Note we insert Integer objects—which are basically objects of an opaque type that wrap around an int—not ints. This is a consequence of the genericness provided by means of void*, which requires insertion of pointers.

        pval = Integer_Create(val);
        if (Vector_InsertAt(v[which_vec], pval, pos)) printf("+++++\n");
          else printf("-----\n");
        break;


Partial memory layout before Vector_InsertAt is called


Partial memory layout after insertion (in Vector_InsertAt)


      case REMOVE:
        scanf("%d %d", &which_vec, &pos);
        printf("Trying to remove the item at position %d from vector#%d...", pos, which_vec);

Now that the value returned (ret_obj) will be assigned to pval, we will have a handle on the removed object through pval.

Partial memory layout before Vector_RemoveAt is called


Partial memory layout after removal (in Vector_RemoveAt)
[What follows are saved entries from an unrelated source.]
### config.mk
export PLATFORM = sky130hd
export DESIGN_NAME = polygon_circle_region_centroid
export DESIGN_NICKNAME = d
export VERILOG_FILES = /design/src/rtl/pcrc_pkg.sv /design/src/rtl/pcrc_div.sv /design/src/rtl/pcrc_front.sv /design/src/rtl/pcrc_fifo.sv /design/src/rtl/pcrc_back.sv /design/src/rtl/polygon_circle_region_centroid.sv
export VERILOG_INCLUDE_DIRS = /design/src /design/src/rtl
export SDC_FILE = /design/constraint.sdc
export NUM_CORES = 2
export LEC_CHECK = 0
export ABC_AREA = 1
export BUFFER_PORTS_ARGS = -buffer_cell sky130_fd_sc_hd__buf_2
export CAP_MARGIN = 10
export CORE_MARGIN = 1.5
export CORE_UTILIZATION = 40
export DETAILED_ROUTE_END_ITERATION = 16
export GPL_TIMING_DRIVEN = 0
export PLACE_DENSITY = 0.61
export REMOVE_ABC_BUFFERS = 1
export SYNTH_ARGS = -nofsm -noshare
export SYNTH_HDL_FRONTEND = slang
export SYNTH_SLANG_ARGS = --single-unit
### constraint.sdc
create_clock -name clk -period 13.2 [get_ports clk]
set_input_delay 0.66 -clock clk [delete_from_list [all_inputs] [get_ports clk]]
set_output_delay 0.66 -clock clk [all_outputs]
set_load 0.02 [all_outputs]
        pval = Vector_RemoveAt(v[which_vec], pos);
        if (pval) printf("+++++%d\n", Integer_Value(pval));
          else printf("-----\n");
        break; 
      case PEEK:
        scanf("%d %d", &which_vec, &pos);
        printf("Trying to peek in vector#%d at position %d...", which_vec, pos);


Partial memory layout after peeking (in Vector_ElementAt)


Realize the object is cloned and then returned. This new object, after assignment to pval, can be manipulated independently of the original copy.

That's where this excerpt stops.